### To do
Copy each line containing the word "reset" from the records that follow, please.

### Exercise data
◆ ◆ ◆ ◆ ◆
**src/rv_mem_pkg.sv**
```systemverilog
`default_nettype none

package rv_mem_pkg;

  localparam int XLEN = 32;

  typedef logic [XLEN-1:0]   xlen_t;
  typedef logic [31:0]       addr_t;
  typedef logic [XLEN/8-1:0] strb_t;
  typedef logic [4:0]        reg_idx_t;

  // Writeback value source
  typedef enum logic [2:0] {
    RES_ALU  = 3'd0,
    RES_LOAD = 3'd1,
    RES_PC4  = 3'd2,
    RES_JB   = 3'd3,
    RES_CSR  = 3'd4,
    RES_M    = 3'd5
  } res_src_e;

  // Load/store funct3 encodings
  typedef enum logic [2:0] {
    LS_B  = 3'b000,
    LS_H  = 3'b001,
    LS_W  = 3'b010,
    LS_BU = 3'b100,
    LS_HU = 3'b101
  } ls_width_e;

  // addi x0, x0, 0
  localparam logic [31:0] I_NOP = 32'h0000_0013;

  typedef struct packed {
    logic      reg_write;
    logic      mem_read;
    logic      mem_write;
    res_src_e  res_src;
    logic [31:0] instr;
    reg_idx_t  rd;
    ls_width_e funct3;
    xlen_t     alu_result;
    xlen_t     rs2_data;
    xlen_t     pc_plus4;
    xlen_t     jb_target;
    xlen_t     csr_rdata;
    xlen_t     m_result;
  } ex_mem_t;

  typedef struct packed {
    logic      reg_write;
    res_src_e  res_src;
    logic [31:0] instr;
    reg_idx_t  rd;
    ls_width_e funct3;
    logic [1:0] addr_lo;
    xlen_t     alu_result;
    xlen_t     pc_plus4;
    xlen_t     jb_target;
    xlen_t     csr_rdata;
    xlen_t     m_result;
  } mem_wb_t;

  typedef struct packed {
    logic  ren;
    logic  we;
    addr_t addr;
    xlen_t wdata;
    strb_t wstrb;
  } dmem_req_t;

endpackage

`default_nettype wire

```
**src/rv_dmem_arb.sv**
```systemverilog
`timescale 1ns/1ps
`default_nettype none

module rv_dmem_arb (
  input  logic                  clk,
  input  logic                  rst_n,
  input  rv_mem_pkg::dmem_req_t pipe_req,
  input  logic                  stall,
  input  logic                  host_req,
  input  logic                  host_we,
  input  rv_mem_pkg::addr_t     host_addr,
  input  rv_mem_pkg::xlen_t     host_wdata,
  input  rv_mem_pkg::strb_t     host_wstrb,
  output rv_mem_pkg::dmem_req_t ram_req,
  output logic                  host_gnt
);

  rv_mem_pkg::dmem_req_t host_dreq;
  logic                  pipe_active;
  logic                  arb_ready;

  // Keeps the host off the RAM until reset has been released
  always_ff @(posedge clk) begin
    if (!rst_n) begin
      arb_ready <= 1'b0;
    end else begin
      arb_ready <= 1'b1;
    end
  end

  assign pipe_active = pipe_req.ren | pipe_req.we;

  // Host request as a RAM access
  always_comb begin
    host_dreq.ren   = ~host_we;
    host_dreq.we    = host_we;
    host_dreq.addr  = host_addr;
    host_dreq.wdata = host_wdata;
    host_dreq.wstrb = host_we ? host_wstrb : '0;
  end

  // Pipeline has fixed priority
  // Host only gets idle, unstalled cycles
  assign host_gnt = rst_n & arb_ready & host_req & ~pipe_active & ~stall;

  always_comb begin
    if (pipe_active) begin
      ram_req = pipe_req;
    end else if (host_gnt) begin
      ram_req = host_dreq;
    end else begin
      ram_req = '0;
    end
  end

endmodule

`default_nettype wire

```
◆ ◆ ◆ ◆ ◆
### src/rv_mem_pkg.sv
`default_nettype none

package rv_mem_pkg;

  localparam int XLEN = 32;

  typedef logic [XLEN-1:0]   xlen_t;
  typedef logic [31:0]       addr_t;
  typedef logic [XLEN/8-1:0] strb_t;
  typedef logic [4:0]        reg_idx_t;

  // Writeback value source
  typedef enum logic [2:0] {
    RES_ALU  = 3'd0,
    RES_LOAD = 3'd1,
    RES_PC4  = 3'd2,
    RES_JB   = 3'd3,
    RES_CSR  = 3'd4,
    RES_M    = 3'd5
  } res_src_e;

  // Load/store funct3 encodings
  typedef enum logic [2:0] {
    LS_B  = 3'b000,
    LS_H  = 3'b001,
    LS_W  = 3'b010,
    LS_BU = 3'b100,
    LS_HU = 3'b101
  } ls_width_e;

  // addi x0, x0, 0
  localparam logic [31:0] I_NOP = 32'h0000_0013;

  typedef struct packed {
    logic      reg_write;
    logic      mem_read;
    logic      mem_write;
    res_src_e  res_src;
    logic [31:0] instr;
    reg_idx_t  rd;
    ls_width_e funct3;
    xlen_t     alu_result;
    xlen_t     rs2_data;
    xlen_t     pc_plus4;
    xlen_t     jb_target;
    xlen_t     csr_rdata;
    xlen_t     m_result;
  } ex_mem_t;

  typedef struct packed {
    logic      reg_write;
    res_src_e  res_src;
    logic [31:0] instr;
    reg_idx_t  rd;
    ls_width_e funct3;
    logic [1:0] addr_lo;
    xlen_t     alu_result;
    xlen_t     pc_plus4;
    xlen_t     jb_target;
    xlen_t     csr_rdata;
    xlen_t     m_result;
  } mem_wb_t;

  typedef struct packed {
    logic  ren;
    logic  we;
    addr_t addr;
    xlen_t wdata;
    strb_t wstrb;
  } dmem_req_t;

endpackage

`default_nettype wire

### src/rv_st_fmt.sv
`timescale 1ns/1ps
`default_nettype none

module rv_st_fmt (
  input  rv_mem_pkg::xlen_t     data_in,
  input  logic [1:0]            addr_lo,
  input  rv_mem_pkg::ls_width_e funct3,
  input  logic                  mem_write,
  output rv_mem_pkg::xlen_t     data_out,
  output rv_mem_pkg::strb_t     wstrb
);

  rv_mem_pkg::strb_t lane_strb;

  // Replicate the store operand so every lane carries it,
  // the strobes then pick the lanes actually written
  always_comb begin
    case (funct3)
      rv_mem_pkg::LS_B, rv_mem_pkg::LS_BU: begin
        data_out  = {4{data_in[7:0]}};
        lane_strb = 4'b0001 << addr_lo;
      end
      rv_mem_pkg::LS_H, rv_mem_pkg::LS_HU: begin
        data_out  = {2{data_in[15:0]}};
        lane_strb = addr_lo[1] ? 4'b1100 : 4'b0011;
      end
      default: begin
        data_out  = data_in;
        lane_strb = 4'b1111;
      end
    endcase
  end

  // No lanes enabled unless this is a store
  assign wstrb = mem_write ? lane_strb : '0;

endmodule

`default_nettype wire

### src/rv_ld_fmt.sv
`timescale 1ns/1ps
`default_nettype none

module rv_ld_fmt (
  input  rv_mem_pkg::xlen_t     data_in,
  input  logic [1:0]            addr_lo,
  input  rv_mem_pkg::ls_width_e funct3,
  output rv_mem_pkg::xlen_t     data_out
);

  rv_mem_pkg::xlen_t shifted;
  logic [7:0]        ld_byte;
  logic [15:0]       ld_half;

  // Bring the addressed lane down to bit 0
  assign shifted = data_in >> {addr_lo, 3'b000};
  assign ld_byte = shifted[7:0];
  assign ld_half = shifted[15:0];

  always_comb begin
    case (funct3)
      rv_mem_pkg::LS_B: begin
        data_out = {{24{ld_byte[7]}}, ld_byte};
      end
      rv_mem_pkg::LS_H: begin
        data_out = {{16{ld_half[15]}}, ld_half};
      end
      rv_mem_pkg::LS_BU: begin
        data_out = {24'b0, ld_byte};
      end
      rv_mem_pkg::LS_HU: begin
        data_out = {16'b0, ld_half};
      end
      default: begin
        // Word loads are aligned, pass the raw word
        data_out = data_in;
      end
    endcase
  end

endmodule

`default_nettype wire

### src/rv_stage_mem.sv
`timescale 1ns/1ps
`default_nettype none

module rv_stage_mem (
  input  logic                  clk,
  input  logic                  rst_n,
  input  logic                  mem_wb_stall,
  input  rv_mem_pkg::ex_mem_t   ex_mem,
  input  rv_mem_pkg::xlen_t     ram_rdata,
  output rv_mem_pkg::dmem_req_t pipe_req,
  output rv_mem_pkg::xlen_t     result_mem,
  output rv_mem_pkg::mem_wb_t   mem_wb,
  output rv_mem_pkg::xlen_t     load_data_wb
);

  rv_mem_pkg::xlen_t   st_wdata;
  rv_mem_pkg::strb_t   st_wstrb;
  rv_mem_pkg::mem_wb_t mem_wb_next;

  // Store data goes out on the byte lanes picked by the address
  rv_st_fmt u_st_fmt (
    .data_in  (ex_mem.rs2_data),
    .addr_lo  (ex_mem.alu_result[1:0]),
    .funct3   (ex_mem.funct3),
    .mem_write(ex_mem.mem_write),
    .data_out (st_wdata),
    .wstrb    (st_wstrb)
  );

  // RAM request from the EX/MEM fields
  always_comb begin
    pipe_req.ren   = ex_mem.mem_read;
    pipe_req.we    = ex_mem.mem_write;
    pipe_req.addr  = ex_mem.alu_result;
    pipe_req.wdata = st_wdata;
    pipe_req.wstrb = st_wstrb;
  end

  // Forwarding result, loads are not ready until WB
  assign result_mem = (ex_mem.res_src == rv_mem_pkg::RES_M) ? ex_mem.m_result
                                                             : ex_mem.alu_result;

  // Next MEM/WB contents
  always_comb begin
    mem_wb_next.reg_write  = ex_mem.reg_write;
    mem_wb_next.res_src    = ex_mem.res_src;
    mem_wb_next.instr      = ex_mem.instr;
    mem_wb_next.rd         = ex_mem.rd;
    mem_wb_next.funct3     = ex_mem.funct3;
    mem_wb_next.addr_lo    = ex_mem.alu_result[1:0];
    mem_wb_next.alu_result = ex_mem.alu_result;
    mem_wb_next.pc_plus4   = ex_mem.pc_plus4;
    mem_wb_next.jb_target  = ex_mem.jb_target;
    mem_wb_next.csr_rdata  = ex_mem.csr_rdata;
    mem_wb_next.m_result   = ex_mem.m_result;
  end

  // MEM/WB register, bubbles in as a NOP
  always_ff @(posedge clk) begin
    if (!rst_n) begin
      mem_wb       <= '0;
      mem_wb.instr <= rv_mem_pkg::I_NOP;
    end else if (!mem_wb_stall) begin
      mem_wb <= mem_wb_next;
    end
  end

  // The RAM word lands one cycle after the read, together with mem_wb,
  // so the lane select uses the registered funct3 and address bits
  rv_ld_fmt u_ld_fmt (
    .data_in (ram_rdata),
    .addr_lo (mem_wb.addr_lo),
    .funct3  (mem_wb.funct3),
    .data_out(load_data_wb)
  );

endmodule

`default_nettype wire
◆ ◆ ◆ ◆ ◆
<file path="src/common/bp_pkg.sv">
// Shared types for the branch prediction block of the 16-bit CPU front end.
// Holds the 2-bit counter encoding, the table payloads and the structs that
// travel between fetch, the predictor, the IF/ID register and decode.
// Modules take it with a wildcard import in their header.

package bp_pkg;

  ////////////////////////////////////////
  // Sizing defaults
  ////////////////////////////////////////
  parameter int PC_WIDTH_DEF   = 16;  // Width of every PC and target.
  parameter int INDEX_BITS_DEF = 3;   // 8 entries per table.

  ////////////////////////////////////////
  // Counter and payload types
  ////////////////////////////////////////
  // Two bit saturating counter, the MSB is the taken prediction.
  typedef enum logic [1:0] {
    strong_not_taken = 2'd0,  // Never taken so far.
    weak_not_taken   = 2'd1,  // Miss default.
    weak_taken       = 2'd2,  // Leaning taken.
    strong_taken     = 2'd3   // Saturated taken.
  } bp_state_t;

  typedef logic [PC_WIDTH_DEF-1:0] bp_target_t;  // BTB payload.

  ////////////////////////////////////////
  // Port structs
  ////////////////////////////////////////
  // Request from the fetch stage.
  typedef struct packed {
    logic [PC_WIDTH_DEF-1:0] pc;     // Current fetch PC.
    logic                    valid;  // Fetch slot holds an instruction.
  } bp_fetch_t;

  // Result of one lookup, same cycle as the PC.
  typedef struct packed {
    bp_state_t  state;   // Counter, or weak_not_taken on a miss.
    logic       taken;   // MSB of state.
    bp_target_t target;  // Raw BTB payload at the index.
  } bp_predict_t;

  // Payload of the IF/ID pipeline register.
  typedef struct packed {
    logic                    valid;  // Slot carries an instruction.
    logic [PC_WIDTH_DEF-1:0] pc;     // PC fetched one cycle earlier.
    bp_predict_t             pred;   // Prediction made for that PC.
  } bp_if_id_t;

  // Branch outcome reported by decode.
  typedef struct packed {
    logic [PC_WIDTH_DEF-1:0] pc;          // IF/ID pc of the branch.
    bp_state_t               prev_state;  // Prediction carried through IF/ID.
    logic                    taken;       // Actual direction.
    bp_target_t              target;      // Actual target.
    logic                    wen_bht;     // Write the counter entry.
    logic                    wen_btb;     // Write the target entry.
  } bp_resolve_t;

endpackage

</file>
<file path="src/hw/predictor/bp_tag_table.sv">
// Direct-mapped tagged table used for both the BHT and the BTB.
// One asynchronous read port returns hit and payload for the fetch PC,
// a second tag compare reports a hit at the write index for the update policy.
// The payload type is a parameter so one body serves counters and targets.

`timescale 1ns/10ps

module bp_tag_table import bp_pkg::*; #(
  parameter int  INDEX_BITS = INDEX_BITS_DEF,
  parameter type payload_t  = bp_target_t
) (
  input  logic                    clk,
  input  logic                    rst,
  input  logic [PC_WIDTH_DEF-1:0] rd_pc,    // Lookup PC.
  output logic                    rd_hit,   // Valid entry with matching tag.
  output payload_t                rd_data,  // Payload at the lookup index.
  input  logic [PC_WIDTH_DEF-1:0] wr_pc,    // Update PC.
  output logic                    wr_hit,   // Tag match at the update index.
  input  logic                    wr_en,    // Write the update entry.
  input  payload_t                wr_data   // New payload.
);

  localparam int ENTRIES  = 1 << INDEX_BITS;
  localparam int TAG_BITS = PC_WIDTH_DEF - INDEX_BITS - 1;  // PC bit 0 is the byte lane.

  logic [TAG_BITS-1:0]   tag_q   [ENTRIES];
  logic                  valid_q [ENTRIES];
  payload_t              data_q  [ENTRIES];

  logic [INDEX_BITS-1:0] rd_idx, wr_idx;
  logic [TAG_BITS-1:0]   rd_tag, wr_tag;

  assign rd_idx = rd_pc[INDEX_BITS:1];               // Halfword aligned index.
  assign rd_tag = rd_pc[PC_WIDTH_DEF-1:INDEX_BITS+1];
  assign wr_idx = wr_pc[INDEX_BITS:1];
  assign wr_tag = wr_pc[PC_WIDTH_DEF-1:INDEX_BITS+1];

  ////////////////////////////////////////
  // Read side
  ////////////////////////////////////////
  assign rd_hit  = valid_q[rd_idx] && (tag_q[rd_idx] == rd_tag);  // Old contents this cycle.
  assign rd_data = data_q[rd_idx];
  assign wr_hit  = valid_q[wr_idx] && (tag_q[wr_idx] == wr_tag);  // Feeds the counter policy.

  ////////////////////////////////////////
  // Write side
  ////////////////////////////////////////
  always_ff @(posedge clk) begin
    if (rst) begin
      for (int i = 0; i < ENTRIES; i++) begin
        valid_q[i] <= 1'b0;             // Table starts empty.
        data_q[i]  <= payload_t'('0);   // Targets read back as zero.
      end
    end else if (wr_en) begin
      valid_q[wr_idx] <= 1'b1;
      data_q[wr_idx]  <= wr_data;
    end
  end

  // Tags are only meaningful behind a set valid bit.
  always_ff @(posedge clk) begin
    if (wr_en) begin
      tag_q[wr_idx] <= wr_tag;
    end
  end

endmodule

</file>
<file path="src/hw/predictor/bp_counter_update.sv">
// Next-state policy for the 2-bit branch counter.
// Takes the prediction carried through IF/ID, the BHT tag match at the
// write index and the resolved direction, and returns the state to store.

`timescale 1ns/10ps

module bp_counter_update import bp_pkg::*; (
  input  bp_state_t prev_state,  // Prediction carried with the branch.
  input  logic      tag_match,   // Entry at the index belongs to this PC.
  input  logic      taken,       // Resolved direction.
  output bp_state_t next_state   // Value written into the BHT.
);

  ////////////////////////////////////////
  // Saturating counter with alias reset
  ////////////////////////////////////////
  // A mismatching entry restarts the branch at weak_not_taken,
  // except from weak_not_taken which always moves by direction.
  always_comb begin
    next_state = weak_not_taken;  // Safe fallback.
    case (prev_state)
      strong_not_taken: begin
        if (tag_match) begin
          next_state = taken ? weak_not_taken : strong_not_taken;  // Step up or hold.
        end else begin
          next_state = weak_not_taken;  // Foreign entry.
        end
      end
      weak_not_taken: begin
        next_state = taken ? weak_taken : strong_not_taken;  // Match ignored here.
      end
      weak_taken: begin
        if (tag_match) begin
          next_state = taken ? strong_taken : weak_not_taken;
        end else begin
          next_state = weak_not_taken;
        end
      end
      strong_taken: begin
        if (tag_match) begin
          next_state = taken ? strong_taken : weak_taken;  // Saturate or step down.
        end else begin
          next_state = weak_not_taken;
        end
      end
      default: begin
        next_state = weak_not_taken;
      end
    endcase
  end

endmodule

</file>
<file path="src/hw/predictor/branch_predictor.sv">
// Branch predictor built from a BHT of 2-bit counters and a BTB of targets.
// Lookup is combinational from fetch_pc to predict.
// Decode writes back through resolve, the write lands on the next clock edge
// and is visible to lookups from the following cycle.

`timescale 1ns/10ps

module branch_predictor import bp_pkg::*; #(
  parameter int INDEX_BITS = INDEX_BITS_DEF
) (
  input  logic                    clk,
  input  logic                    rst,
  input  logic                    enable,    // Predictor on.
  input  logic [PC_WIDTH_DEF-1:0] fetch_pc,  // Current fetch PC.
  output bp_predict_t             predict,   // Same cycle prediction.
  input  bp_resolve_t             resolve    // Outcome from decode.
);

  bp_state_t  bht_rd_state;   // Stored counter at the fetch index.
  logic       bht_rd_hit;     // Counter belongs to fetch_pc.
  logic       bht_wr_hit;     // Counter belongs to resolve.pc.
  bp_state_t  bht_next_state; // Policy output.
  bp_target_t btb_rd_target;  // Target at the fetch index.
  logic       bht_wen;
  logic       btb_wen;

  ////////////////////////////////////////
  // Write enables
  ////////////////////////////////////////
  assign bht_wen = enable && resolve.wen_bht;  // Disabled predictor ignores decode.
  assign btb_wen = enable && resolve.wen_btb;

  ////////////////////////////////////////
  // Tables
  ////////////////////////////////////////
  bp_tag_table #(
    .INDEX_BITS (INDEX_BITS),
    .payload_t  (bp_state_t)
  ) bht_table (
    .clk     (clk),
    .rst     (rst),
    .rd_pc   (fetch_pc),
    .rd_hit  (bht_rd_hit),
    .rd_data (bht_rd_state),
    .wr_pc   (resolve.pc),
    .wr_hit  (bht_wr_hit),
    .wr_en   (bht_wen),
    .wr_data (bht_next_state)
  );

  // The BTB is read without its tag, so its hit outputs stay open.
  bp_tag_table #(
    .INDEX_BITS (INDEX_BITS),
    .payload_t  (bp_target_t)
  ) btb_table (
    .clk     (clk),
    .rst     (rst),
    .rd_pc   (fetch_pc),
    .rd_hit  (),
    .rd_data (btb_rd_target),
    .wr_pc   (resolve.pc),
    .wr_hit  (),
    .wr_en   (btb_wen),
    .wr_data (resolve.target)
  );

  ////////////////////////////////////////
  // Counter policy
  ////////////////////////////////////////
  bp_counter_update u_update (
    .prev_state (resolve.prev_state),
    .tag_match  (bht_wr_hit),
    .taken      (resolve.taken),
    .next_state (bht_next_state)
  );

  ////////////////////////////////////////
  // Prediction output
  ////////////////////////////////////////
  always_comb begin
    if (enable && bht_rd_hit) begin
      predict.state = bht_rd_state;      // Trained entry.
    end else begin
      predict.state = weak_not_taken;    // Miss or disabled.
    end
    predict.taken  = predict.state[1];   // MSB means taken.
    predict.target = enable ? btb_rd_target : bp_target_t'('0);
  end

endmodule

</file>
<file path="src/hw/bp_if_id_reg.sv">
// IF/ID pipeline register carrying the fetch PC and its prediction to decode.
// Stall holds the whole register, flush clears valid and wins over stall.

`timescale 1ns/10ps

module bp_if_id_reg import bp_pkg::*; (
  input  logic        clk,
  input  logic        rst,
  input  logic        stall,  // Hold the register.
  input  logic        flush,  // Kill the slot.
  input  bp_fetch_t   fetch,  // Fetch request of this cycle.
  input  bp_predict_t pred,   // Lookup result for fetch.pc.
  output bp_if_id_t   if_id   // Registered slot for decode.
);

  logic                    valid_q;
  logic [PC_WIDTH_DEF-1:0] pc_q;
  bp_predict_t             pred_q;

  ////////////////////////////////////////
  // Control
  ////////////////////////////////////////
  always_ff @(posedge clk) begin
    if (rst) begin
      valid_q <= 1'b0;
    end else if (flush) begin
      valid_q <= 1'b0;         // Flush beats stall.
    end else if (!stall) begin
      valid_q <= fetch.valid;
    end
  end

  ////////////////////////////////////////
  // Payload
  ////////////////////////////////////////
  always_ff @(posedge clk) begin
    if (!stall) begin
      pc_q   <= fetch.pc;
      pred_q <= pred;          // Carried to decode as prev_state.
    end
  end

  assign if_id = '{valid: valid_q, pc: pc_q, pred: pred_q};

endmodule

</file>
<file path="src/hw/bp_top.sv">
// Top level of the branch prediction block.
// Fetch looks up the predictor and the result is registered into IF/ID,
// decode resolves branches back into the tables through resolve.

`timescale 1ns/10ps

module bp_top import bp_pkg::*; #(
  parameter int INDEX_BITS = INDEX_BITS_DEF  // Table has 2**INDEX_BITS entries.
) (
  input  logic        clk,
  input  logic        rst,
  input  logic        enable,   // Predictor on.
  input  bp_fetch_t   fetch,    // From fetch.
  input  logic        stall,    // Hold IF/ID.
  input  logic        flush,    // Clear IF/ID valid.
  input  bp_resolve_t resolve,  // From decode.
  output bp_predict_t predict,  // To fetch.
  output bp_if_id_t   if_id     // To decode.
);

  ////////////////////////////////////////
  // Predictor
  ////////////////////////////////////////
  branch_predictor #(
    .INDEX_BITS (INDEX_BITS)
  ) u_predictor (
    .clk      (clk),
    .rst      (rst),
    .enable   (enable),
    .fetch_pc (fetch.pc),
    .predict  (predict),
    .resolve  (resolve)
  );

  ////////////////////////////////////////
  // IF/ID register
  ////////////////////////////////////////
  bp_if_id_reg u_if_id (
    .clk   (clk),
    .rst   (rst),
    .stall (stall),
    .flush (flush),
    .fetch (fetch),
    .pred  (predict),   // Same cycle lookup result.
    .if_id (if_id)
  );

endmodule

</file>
◆ ◆ ◆ ◆ ◆
### Answer to this task
  // Keeps the host off the RAM until reset has been released
  // Saturating counter with alias reset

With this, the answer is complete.